From Question Answering to Task Completion: A Survey on Agent System and Harness Design
A comprehensive survey examines LLM-based agent systems through a model-harness lens, arguing that agent performance depends on the interaction between foundation models, execution infrastructure, and task structure rather than model capabilities alone. The research identifies six core runtime responsibilities and maps how different harness configurations affect long-horizon task completion, efficiency, and reliability.
This survey represents a significant methodological shift in understanding LLM-based agents, moving beyond the common assumption that model scaling alone drives performance improvements. The research introduces a dual-lens framework separating foundation models from execution harnesses, recognizing that agent quality emerges from their interaction rather than residing in either component exclusively. This distinction matters because it clarifies where engineering efforts should focus—practitioners often optimize models while neglecting runtime infrastructure, potentially missing substantial performance gains.
The evolution from prompt engineering through workflows to agent-native training reflects the maturing AI infrastructure landscape. Earlier approaches treated agents as passive models with bolted-on tools, but this survey demonstrates that runtime design—encompassing observation, context management, control flow, action execution, state maintenance, and verification—fundamentally shapes task completion rates. The research provides empirical evidence linking harness configurations to specific task properties, creating a design framework for practitioners building production systems.

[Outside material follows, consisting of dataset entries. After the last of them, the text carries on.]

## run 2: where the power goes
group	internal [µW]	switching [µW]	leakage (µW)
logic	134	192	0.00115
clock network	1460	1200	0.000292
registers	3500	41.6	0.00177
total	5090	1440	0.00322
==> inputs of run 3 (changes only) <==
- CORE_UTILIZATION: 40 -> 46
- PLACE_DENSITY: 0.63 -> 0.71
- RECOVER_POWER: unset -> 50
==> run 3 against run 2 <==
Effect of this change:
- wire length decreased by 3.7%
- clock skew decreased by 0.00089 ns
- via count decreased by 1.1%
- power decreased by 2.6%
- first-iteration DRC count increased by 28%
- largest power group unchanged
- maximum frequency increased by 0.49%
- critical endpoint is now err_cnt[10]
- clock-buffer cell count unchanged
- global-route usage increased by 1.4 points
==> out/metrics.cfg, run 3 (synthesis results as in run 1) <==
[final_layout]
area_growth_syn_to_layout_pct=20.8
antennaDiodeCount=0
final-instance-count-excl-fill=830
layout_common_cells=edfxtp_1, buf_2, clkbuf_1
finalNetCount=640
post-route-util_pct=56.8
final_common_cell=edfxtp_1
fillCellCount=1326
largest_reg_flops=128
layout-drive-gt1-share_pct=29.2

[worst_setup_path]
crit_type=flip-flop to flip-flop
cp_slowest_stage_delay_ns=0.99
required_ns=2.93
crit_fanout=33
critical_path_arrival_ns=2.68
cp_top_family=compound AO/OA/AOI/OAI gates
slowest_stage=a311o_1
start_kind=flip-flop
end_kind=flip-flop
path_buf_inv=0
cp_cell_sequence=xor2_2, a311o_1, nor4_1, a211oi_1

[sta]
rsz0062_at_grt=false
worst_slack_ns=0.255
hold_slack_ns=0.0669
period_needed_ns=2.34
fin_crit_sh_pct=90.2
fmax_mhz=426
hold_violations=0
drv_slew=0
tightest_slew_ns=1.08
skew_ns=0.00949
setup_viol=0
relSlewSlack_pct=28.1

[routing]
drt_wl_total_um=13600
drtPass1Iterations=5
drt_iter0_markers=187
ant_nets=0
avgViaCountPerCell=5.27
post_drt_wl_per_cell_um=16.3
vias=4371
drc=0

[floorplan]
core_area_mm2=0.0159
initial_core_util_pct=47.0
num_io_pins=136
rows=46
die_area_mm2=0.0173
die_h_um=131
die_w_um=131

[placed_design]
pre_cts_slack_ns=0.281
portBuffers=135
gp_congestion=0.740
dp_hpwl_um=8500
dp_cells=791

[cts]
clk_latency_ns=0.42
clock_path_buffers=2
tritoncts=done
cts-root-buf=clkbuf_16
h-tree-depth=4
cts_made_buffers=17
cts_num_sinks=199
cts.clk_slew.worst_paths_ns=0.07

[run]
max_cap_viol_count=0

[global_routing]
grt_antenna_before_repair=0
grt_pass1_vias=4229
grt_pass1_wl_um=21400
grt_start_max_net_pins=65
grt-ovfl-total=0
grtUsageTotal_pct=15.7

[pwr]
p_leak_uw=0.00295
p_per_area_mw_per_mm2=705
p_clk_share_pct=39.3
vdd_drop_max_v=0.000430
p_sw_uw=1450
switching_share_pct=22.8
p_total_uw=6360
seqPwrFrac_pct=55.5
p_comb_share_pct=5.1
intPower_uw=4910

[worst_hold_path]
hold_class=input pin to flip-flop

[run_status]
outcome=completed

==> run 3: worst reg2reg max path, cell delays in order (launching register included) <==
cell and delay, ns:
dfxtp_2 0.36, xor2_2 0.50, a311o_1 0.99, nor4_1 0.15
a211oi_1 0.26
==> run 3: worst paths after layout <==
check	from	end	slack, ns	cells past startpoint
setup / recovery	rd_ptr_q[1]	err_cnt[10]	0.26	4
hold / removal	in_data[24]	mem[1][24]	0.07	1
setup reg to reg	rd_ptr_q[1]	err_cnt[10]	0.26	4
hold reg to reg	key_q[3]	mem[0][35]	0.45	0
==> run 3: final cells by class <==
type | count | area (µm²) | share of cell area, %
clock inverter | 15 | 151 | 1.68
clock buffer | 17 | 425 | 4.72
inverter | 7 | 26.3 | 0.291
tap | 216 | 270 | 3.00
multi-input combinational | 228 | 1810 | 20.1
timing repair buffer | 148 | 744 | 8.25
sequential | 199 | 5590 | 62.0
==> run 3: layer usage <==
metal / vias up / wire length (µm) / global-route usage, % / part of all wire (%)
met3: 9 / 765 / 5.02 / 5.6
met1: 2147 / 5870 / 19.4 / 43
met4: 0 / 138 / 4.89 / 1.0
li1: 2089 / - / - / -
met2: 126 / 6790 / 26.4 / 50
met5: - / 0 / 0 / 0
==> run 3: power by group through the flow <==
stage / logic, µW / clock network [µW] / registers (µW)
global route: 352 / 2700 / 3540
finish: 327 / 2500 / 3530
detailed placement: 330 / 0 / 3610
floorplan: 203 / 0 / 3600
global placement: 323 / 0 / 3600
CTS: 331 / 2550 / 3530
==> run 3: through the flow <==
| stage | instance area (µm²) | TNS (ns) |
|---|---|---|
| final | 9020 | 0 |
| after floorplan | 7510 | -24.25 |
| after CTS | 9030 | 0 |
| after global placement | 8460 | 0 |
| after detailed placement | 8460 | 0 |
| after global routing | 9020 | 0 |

For developers and organizations deploying LLM agents, this work offers practical guidance on optimizing execution layers rather than exclusively chasing larger models. The identified open challenges—value-aware evaluation, safety assurance, harness generalization, and model-harness co-evolution—indicate the field remains early-stage with substantial optimization potential. The survey's systematic decomposition enables more rigorous benchmarking and comparison across agent systems, potentially accelerating standardization in agent engineering practices.
- →Agent performance bottlenecks may reside in execution harness design rather than foundation model capability alone.
- →Six core runtime responsibilities—observation, context, control, action, state, and verification—directly influence long-horizon task completion and efficiency.
- →Task-specific properties and domain constraints should drive harness configuration choices rather than one-size-fits-all approaches.
- →Model-harness co-evolution represents the emerging paradigm beyond traditional prompt engineering and workflow-based agent design.
- →Current evaluation practices lack value-aware metrics necessary for assessing agent quality across success, efficiency, safety, and generalization dimensions.